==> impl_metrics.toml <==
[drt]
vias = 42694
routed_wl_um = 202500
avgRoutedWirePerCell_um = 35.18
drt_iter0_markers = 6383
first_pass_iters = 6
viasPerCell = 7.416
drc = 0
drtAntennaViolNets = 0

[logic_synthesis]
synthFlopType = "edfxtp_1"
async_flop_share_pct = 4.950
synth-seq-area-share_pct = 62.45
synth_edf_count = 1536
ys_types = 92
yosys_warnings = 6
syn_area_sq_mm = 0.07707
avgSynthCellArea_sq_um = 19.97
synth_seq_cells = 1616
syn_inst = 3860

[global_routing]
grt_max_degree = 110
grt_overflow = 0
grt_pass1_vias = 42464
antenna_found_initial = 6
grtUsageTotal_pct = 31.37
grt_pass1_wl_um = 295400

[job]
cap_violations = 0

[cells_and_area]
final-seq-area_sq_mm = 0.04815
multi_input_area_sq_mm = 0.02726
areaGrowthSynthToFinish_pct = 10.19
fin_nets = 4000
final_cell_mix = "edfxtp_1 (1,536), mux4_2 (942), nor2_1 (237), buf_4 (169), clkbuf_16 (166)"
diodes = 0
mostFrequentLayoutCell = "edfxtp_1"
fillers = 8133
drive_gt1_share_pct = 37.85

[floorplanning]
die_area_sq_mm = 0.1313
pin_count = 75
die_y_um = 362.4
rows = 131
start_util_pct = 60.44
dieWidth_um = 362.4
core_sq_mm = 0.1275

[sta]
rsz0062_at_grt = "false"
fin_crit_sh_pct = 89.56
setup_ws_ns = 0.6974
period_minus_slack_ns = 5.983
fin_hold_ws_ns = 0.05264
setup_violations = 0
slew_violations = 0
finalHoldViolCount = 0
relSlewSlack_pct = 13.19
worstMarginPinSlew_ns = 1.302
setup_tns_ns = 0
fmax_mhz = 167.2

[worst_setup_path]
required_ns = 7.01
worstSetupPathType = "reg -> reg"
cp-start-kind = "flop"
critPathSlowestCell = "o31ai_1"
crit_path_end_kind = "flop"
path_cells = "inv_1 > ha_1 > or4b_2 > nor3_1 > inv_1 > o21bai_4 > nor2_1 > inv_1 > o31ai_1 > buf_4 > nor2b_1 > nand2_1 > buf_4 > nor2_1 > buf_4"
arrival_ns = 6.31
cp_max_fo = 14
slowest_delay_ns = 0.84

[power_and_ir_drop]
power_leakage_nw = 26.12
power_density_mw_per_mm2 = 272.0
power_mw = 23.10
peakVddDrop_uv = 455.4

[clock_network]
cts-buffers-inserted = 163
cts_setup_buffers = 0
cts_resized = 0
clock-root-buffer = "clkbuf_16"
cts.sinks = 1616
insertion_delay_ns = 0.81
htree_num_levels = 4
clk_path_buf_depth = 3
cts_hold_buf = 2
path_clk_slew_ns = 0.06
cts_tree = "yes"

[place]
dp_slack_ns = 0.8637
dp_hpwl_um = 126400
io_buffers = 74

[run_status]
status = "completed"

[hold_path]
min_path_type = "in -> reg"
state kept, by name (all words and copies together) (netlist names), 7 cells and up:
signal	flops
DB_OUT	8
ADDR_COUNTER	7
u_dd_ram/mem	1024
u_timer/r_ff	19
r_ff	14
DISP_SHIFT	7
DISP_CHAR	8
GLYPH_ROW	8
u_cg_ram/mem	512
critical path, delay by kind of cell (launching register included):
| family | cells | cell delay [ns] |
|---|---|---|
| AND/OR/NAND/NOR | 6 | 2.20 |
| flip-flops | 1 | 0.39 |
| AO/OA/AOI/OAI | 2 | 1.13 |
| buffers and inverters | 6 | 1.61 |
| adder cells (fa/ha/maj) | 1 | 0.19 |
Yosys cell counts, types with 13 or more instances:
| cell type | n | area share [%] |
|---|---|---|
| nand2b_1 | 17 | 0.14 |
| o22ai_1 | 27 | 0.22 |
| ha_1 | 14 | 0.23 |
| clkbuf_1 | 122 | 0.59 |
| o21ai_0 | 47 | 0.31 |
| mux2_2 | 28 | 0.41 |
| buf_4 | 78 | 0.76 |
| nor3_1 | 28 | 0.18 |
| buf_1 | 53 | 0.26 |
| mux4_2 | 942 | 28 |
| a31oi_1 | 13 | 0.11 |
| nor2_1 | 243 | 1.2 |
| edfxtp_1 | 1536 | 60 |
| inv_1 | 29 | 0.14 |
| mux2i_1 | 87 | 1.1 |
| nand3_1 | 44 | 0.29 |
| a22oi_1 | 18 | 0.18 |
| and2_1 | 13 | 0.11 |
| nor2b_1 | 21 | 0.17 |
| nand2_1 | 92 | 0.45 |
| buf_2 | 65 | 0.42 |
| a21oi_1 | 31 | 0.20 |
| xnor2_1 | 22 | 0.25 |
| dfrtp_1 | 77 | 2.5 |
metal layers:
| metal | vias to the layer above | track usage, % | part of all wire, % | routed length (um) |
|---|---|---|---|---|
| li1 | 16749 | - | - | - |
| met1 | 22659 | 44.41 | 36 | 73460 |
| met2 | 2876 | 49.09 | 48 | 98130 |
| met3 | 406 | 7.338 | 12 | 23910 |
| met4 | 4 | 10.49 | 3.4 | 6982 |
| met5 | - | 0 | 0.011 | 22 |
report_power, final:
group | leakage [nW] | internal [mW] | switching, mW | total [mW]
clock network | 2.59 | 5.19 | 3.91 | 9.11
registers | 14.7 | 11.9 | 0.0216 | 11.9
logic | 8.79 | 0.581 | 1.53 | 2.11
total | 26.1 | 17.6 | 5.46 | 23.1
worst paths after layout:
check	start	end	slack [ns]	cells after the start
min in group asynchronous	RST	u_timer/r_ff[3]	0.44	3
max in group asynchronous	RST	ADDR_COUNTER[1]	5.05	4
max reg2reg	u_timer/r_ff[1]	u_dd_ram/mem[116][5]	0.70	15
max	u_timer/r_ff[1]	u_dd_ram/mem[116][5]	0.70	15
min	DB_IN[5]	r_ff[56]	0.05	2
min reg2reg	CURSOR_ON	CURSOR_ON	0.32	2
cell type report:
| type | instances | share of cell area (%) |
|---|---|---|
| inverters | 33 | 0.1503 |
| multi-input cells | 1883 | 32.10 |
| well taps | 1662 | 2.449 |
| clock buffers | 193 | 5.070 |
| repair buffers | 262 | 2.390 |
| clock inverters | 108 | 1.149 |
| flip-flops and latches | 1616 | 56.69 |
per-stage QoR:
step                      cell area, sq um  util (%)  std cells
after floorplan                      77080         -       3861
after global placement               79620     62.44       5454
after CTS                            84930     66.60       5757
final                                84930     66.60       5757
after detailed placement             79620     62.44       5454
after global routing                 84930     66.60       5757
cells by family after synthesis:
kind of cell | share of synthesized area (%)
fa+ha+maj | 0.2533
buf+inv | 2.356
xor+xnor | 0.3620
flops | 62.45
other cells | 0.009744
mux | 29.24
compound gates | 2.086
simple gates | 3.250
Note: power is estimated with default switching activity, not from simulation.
+++++
--- What the exercise asks ---
Word for word, restate the data above from its first line down to and including the line with "die_y_um = 362.4".

--- Response area ---
==> impl_metrics.toml <==
[drt]
vias = 42694
routed_wl_um = 202500
avgRoutedWirePerCell_um = 35.18
drt_iter0_markers = 6383
first_pass_iters = 6
viasPerCell = 7.416
drc = 0
drtAntennaViolNets = 0

[logic_synthesis]
synthFlopType = "edfxtp_1"
async_flop_share_pct = 4.950
synth-seq-area-share_pct = 62.45
synth_edf_count = 1536
ys_types = 92
yosys_warnings = 6
syn_area_sq_mm = 0.07707
avgSynthCellArea_sq_um = 19.97
synth_seq_cells = 1616
syn_inst = 3860

[global_routing]
grt_max_degree = 110
grt_overflow = 0
grt_pass1_vias = 42464
antenna_found_initial = 6
grtUsageTotal_pct = 31.37
grt_pass1_wl_um = 295400

[job]
cap_violations = 0

[cells_and_area]
final-seq-area_sq_mm = 0.04815
multi_input_area_sq_mm = 0.02726
areaGrowthSynthToFinish_pct = 10.19
fin_nets = 4000
final_cell_mix = "edfxtp_1 (1,536), mux4_2 (942), nor2_1 (237), buf_4 (169), clkbuf_16 (166)"
diodes = 0
mostFrequentLayoutCell = "edfxtp_1"
fillers = 8133
drive_gt1_share_pct = 37.85

[floorplanning]
die_area_sq_mm = 0.1313
pin_count = 75
die_y_um = 362.4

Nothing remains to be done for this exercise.